Give the number of lines in the material below where the word "floorplan" shows up, without anything else.
----------
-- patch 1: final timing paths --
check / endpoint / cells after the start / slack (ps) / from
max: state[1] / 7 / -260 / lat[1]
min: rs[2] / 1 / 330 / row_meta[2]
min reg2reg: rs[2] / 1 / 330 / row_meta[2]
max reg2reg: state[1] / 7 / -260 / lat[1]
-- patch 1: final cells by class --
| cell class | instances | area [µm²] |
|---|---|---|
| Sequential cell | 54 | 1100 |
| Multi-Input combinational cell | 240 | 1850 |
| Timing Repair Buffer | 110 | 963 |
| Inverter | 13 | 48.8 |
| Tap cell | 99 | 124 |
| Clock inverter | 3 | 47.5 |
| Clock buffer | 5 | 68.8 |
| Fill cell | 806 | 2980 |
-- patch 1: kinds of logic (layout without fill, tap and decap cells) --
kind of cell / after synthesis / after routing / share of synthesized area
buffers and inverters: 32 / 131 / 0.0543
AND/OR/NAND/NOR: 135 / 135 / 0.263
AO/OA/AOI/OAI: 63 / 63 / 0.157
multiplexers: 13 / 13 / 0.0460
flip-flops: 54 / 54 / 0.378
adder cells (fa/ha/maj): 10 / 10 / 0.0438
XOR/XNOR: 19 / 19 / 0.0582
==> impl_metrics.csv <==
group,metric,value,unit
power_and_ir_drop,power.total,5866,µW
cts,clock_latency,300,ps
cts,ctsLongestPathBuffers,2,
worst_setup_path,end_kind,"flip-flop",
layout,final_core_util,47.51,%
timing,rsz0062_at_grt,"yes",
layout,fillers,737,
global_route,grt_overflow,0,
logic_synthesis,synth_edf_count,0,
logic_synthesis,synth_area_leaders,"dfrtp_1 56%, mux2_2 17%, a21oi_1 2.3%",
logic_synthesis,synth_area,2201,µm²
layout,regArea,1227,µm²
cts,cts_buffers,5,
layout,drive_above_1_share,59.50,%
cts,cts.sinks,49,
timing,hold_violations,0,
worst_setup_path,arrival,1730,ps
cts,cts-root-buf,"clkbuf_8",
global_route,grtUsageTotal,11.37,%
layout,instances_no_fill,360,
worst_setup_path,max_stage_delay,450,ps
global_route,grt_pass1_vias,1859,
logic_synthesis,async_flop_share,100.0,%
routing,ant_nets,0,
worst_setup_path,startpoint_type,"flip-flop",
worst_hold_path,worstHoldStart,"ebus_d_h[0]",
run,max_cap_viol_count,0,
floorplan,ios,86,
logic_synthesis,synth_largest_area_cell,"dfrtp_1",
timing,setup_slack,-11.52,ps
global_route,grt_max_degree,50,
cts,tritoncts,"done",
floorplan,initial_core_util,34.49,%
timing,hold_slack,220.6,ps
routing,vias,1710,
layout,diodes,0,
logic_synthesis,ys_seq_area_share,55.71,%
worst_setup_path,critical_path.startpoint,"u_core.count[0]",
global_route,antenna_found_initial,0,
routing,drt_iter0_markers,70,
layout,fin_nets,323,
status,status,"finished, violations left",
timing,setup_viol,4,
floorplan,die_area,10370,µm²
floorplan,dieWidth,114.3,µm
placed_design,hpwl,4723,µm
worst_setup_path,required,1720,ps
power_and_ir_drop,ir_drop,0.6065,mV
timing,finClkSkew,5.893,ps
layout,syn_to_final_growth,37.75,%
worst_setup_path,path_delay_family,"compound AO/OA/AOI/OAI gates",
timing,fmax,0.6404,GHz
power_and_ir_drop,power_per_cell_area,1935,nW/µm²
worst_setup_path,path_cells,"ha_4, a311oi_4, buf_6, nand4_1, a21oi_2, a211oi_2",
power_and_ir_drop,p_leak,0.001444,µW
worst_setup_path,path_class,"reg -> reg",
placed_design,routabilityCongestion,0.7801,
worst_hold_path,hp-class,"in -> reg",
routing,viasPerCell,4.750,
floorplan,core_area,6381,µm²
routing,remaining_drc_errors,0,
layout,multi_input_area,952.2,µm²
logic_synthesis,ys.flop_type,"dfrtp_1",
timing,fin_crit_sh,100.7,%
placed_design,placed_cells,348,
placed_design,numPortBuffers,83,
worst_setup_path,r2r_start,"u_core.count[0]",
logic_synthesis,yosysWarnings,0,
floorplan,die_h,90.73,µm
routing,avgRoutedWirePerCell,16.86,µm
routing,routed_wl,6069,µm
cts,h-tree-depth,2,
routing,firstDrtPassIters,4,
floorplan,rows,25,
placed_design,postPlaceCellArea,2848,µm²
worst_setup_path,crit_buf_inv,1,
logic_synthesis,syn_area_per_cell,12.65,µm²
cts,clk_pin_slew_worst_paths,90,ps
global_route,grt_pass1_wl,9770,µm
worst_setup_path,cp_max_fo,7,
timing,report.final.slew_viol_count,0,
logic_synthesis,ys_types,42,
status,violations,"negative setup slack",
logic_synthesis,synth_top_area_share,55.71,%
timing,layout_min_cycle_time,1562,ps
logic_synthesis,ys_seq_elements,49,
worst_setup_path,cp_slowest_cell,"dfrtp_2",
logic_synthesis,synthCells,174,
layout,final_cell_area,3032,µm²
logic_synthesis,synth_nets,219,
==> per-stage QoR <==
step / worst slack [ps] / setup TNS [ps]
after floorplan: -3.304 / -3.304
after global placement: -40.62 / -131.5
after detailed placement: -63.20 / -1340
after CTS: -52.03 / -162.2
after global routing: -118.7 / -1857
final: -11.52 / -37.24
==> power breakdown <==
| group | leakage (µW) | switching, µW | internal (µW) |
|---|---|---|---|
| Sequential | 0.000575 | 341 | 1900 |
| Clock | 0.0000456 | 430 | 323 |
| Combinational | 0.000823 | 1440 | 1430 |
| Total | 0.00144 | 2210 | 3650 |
### src/rtl/systolic_seq_ctrl_if.sv
// Host result port of systolic_seq_ctrl: valid/ready beat stream with a last marker.
interface systolic_seq_ctrl_if #(
  parameter int OUT_W = 8
);
  logic [OUT_W-1:0] out_data;
  logic             out_valid;
  logic             out_ready;
  logic             out_last;

  modport master (output out_data, output out_valid, output out_last, input out_ready);
  modport slave  (input out_data, input out_valid, input out_last, output out_ready);
endinterface

### src/rtl/systolic_seq_ctrl.sv
// Tile sequencer for an N x N systolic MAC array: operand load, skewed compute, result snapshot
// and serialisation. Define OUT_SAT_EN to emit one signed-saturated OUT_W beat per result.

// Skew decode for one row/column: lane i is live while 0 <= step-i < N.
module systolic_skew_lane #(
  parameter int N     = 2,
  parameter int LANE  = 0,
  parameter int STW   = 3,
  parameter int SEL_W = 1
) (
  input  logic             act_i,
  input  logic [STW-1:0]   step_i,
  output logic             en_o,
  output logic [SEL_W-1:0] sel_o
);
  logic [STW-1:0] off;

  assign off   = step_i - STW'(LANE);
  assign en_o  = act_i && (step_i >= STW'(LANE)) && (off < STW'(N));
  assign sel_o = en_o ? off[SEL_W-1:0] : '0;
endmodule

module systolic_seq_ctrl #(
  parameter  int N     = 2,
  parameter  int ACC_W = 16,
  parameter  int OUT_W = 8,
  localparam int AW    = $clog2(2*N*N),
  localparam int SEL_W = (N < 2) ? 1 : $clog2(N),
  localparam int BYTES = ACC_W / OUT_W,
  localparam int NSTEP = 3*N - 2
) (
  input  logic                   clk,
  input  logic                   rst,
  input  logic                   load_en_i,
  input  logic                   transpose_i,
  input  logic [N*N*ACC_W-1:0]   c_flat_i,
  output logic [AW-1:0]          mem_addr_o,
  output logic                   clear_o,
  output logic                   data_valid_o,
  output logic [N*SEL_W-1:0]     a_sel_o,
  output logic [N*SEL_W-1:0]     b_sel_o,
  output logic [N-1:0]           a_en_o,
  output logic [N-1:0]           b_en_o,
  output logic                   transpose_out_o,
  output logic                   busy_o,
  output logic                   done_o,
  systolic_seq_ctrl_if.master    host
);
`ifdef OUT_SAT_EN
  localparam int BPE = 1;
`else
  localparam int BPE = BYTES;
`endif
  localparam int STW = $clog2(NSTEP + 1);
  localparam int EW  = $clog2(N*N);
  localparam int BCW = (BPE > 1) ? $clog2(BPE) : 1;
  localparam logic [AW-1:0] LAST_ADDR = AW'(2*N*N - 1);

  localparam logic [2:0] IDLE    = 3'd0;
  localparam logic [2:0] LOAD    = 3'd1;
  localparam logic [2:0] COMPUTE = 3'd2;
  localparam logic [2:0] SNAP    = 3'd3;
  localparam logic [2:0] OUTPUT  = 3'd4;

  logic [2:0]     state_q, state_d;
  logic [AW-1:0]  mem_addr_q, mem_addr_d;
  logic [STW-1:0] step_q, step_d;
  logic [EW-1:0]  elem_q, elem_d;
  logic [BCW-1:0] byte_q, byte_d;
  logic           done_q, done_d;
  logic           tr_q;
  logic [N*N-1:0][ACC_W-1:0] snap_q;

  logic             in_comp, in_out, beat_last;
  logic [ACC_W-1:0] cur_elem;
  logic [OUT_W-1:0] beat;

  assign in_comp   = (state_q == COMPUTE);
  assign in_out    = (state_q == OUTPUT);
  assign beat_last = (elem_q == EW'(N*N - 1)) && (byte_q == BCW'(BPE - 1));

  always_comb begin
    state_d    = state_q;
    mem_addr_d = mem_addr_q;
    step_d     = step_q;
    elem_d     = elem_q;
    byte_d     = byte_q;
    done_d     = 1'b0;
    case (state_q)
      IDLE: begin
        if (load_en_i) begin
          mem_addr_d = AW'(1);
          state_d    = LOAD;
        end
      end
      LOAD: begin
        if (load_en_i) begin
          if (mem_addr_q == LAST_ADDR) begin
            mem_addr_d = '0;
            step_d     = '0;
            state_d    = COMPUTE;
          end else begin
            mem_addr_d = mem_addr_q + AW'(1);
          end
        end
      end
      COMPUTE: begin
        if (step_q == STW'(NSTEP - 1)) begin
          step_d  = '0;
          state_d = SNAP;
        end else begin
          step_d = step_q + STW'(1);
        end
      end
      SNAP: begin
        elem_d  = '0;
        byte_d  = '0;
        state_d = OUTPUT;
      end
      OUTPUT: begin
        if (host.out_ready) begin
          if (beat_last) begin
            elem_d  = '0;
            byte_d  = '0;
            done_d  = 1'b1;
            state_d = IDLE;
          end else if (byte_q == BCW'(BPE - 1)) begin
            byte_d = '0;
            elem_d = elem_q + EW'(1);
          end else begin
            byte_d = byte_q + BCW'(1);
          end
        end
      end
      default: state_d = IDLE;
    endcase
  end

  always_ff @(posedge clk) begin
    if (rst) begin
      state_q    <= IDLE;
      mem_addr_q <= '0;
      step_q     <= '0;
      elem_q     <= '0;
      byte_q     <= '0;
      done_q     <= 1'b0;
      tr_q       <= 1'b0;
      snap_q     <= '0;
    end else begin
      state_q    <= state_d;
      mem_addr_q <= mem_addr_d;
      step_q     <= step_d;
      elem_q     <= elem_d;
      byte_q     <= byte_d;
      done_q     <= done_d;
      tr_q       <= transpose_i;
      if (state_q == SNAP) snap_q <= c_flat_i;
    end
  end

  // Rows and columns share one skew schedule, so b mirrors a.
  for (genvar i = 0; i < N; i++) begin : g_lane
    systolic_skew_lane #(.N(N), .LANE(i), .STW(STW), .SEL_W(SEL_W)) u_skew (
      .act_i (in_comp),
      .step_i(step_q),
      .en_o  (a_en_o[i]),
      .sel_o (a_sel_o[i*SEL_W +: SEL_W])
    );
  end
  assign b_en_o  = a_en_o;
  assign b_sel_o = a_sel_o;

  assign cur_elem = snap_q[elem_q];

`ifdef OUT_SAT_EN
  localparam logic signed [ACC_W-1:0] SMAX = ACC_W'((1 << (OUT_W-1)) - 1);
  localparam logic signed [ACC_W-1:0] SMIN = ~SMAX;
  logic sat_hi, sat_lo;
  assign sat_hi = $signed(cur_elem) > SMAX;
  assign sat_lo = $signed(cur_elem) < SMIN;
  assign beat   = sat_hi ? {1'b0, {(OUT_W-1){1'b1}}} :
                  sat_lo ? {1'b1, {(OUT_W-1){1'b0}}} : cur_elem[OUT_W-1:0];
`else
  logic [BYTES-1:0][OUT_W-1:0] cur_slices;
  assign cur_slices = cur_elem;
  // Most-significant slice leaves first.
  assign beat = cur_slices[BCW'(BYTES - 1) - byte_q];
`endif

  assign mem_addr_o      = mem_addr_q;
  assign clear_o         = in_comp && (step_q == '0);
  assign data_valid_o    = in_comp;
  assign transpose_out_o = tr_q;
  assign busy_o          = (state_q != IDLE);
  assign done_o          = done_q;
  assign host.out_valid  = in_out;
  assign host.out_data   = in_out ? beat : '0;
  assign host.out_last   = in_out && beat_last;
endmodule

### src/flat_wrapper.sv
// flat-port wrapper written by rule: the top's interface ports become plain ports
module systolic_seq_ctrl_flat 
#(
  parameter  int N     = 2,
  parameter  int ACC_W = 16,
  parameter  int OUT_W = 8,
  localparam int AW    = $clog2(2*N*N),
  localparam int SEL_W = (N < 2) ? 1 : $clog2(N),
  localparam int BYTES = ACC_W / OUT_W,
  localparam int NSTEP = 3*N - 2
)
  (clk, rst, load_en_i, transpose_i, c_flat_i, mem_addr_o, clear_o, data_valid_o, a_sel_o, b_sel_o, a_en_o, b_en_o, transpose_out_o, busy_o, done_o, host_out_data, host_out_valid, host_out_last, host_out_ready);
  systolic_seq_ctrl_if #(.OUT_W(OUT_W)) host_i ();
  input  logic clk;
  input  logic rst;
  input  logic load_en_i;
  input  logic transpose_i;
  input  logic [N*N*ACC_W-1:0] c_flat_i;
  output logic [AW-1:0] mem_addr_o;
  output logic clear_o;
  output logic data_valid_o;
  output logic [N*SEL_W-1:0] a_sel_o;
  output logic [N*SEL_W-1:0] b_sel_o;
  output logic [N-1:0] a_en_o;
  output logic [N-1:0] b_en_o;
  output logic transpose_out_o;
  output logic busy_o;
  output logic done_o;
  output wire logic [$bits(host_i.out_data)-1:0] host_out_data;
  output wire logic [$bits(host_i.out_valid)-1:0] host_out_valid;
  output wire logic [$bits(host_i.out_last)-1:0] host_out_last;
  input wire logic [$bits(host_i.out_ready)-1:0] host_out_ready;
  assign host_out_data = host_i.out_data;
  assign host_out_valid = host_i.out_valid;
  assign host_out_last = host_i.out_last;
  assign host_i.out_ready = host_out_ready;
  systolic_seq_ctrl #(.N(N), .ACC_W(ACC_W), .OUT_W(OUT_W)) u_core (.clk(clk), .rst(rst), .load_en_i(load_en_i), .transpose_i(transpose_i), .c_flat_i(c_flat_i), .mem_addr_o(mem_addr_o), .clear_o(clear_o), .data_valid_o(data_valid_o), .a_sel_o(a_sel_o), .b_sel_o(b_sel_o), .a_en_o(a_en_o), .b_en_o(b_en_o), .transpose_out_o(transpose_out_o), .busy_o(busy_o), .done_o(done_o), .host(host_i));
endmodule
### config.mk
export PLATFORM = sky130hd
export DESIGN_NAME = systolic_seq_ctrl_flat
export DESIGN_NICKNAME = d
export VERILOG_FILES = /design/src/rtl/systolic_seq_ctrl_if.sv /design/src/rtl/systolic_seq_ctrl.sv /design/src/flat_wrapper.sv
export SDC_FILE = /design/constraint.sdc
export NUM_CORES = 1
export LEC_CHECK = 0
export ABC_AREA = 0
export CAP_MARGIN = 30
export CORE_ASPECT_RATIO = 1.25
export CORE_MARGIN = 2
export CORE_UTILIZATION = 33
export CTS_BUF_LIST = sky130_fd_sc_hd__clkbuf_8 sky130_fd_sc_hd__clkbuf_16
export DETAILED_ROUTE_END_ITERATION = 16
export GPL_TIMING_DRIVEN = 0
export SYNTH_ARGS = -nofsm -noshare
export SYNTH_HDL_FRONTEND = slang
export SYNTH_SLANG_ARGS = --single-unit
export TNS_END_PERCENT = 10
### constraint.sdc
create_clock -name clk -period 2.6 [get_ports clk]
set_clock_uncertainty 0.15 [all_clocks]
set_input_delay 0.52 -clock clk [delete_from_list [all_inputs] [get_ports clk]]
set_output_delay 0.52 -clock clk [all_outputs]
set_load 0.03 [all_outputs]
==> flow_metrics.tcl <==
set metrics [dict create \
    finalSetupViolCount 0 \
    status "finished clean" \
    yosys_warnings 0 \
    grt_start_max_net_pins 13 \
    yosysSeqAreaShare_pct 44.0 \
    hp-class "flop to flop" \
    syn_area_per_cell_sq_um 7.99 \
    async_flop_share_pct 0 \
    crit_buf_inv 3 \
    switchingPower_w 0.000529 \
    drt_wl_total_um 10500 \
    rsz0062_at_grt "yes" \
    synth_area_sq_mm 0.00355 \
    hp-start "u_core.snap_q[19]$_SDFFE_PP0P_" \
    die-area_sq_mm 0.0116 \
    grt_usage_pct 18.1 \
    core_area_sq_mm 0.0105 \
    drv_slew 0 \
    grt.overflow.total 0 \
    crit_slowest_cell "dfxtp_4" \
    startpoint_type "flop" \
    internal-power_w 0.00228 \
    clockPowerShare_pct 51.6 \
    slowest_delay_ns 0.39 \
    antenna_found_initial 0 \
    ctsHoldBuffers 0 \
    grt_pass1_vias 3494 \
    rrSetupSlack_ns 0.61 \
    vdd.ir_drop.worst_uv 299 \
    grt-busiest-layer "met2" \
    relSlewSlack_pct 59.8 \
    grtUsageMet2_pct 31.6 \
    synth_top_cells_by_area "dfxtp_1 (44%), nand2_1 (14%), a21oi_1 (10%)" \
    synth_cell_type_count 34 \
    syn_inst 444 \
    syn-num-nets 520 \
    clkTransAtPathRegs_ns 0.06 \
    fin_nets 631 \
    power_frac_comb_pct 5.7 \
    fin_cells 692 \
    fmax_mhz 392 \
    final_antenna_net_count 0 \
    portBuffers 93 \
    hpwl_um 7730 \
    synth_top_area_share_pct 44.0 \
    power_frac_seq_pct 42.7 \
    endpoint_kind "output pin" \
    die_w_um 96.7 \
    finalCriticalPeriod_ns 2.55 \
    die_h_um 120 \
    via_per_inst 4.91 \
    cts_htree_levels 3 \
    crit_path_cell_trace "inv_1 -> ha_1 -> xnor2_1 -> nand3_2 -> nor3_4 -> buf_4 -> clkbuf_4" \
    required_ns 1.93 \
    ys_seq_elements 78 \
    p_sw_share_pct 18.8 \
    syn_to_final_growth_pct 45.4 \
    path_max_fanout 6 \
    clock_latency_ns 0.34 \
    wl_per_cell_um 15.1 \
    cts_buffers 9 \
    layout_setup_ws_ns 0.0496 \
    initialDrtViolationCount 146 \
    vias 3397 \
    synth-main-ff-cell "dfxtp_1" \
    tightest_slew_ns 0.603 \
    arrival_ns 1.88 \
    finalCritPeriodShare_pct 98.1 \
    synth_edf_count 0 \
    place_ws_ns -0.416 \
    drc 0 \
    p_leak_nw 1.82 \
    r2r_start "u_core.state_q[2]$_SDFFE_PP0P_" \
    yosys.area.top_type "dfxtp_1" \
    cts_buffer_depth 2 \
    cts_tree "done" \
    hold_viol 0 \
    cts.sink_count 78 \
    layout-drive-gt1-share_pct 13.2 \
    dr.pass1.iters 6 \
    met3_usage_pct 3.79 \
    synth_common_cells "nand2_1 (132), dfxtp_1 (78), a21oi_1 (73)" \
    num_io_pins 95 \
    num_rows 42 \
    fillCellCount 1068 \
    grt_use_met1_pct 21.4 \
    cap_violations 0 \
    crit_family "flip-flops" \
    antenna_cells 0 \
    cp-startpoint "u_core.step_q[0]$_SDFFE_PP0P_" \
    powerDensity_mw_per_mm2 545 \
    grt_pass1_wl_um 16800 \
    numPlacedInstances 669 \
    start_util_pct 33.8 \
    place_congestion 0.812 \
    worstSetupPathType "flop to output pin" \
    yosysMostFrequentCell "nand2_1" \
    ctsRootBufferMaster "clkbuf_16" \
]
layout make-up:
| cell class | instances | area [sq um] | area share, % |
|---|---|---|---|
| Clock buffer | 11 | 253 | 4.90 |
| Inverter | 5 | 18.8 | 0.364 |
| Buffer | 43 | 245 | 4.75 |
| Sequential cell | 78 | 1570 | 30.4 |
| Timing Repair Buffer | 100 | 978 | 19.0 |
| Tap cell | 132 | 165 | 3.20 |
| Multi-Input combinational cell | 318 | 1830 | 35.6 |
| Clock inverter | 5 | 97.6 | 1.89 |
===== src/rtl/cache_pkg.sv =====
// Shared definitions for the cache controller and cache_memory.
// Holds the controller state encoding and the address split helpers.
package cache_pkg;

    typedef enum logic [2:0] {
        IDLE,
        COMPARE,
        MEM_REQ,
        MEM_WAIT,
        REFILL,
        DONE
    } ctrl_state_e;

    localparam int unsigned MAX_ADDR_SIZE = 64;

    typedef logic [MAX_ADDR_SIZE-1:0] wide_addr_t;

    // Word index modulo the set count; num_sets must be a power of two.
    function automatic wide_addr_t get_set(input wide_addr_t addr, input int unsigned num_sets);
        return (addr >> 2) & (wide_addr_t'(num_sets) - wide_addr_t'(1));
    endfunction

    function automatic wide_addr_t get_tag(input wide_addr_t addr, input int unsigned addr_size,
                                           input int unsigned num_sets);
        wide_addr_t mask;
        mask = (addr_size >= MAX_ADDR_SIZE) ? '1 : ((wide_addr_t'(1) << addr_size) - wide_addr_t'(1));
        return (addr & mask) >> (2 + $clog2(num_sets));
    endfunction

endpackage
----------
§ REPLY
8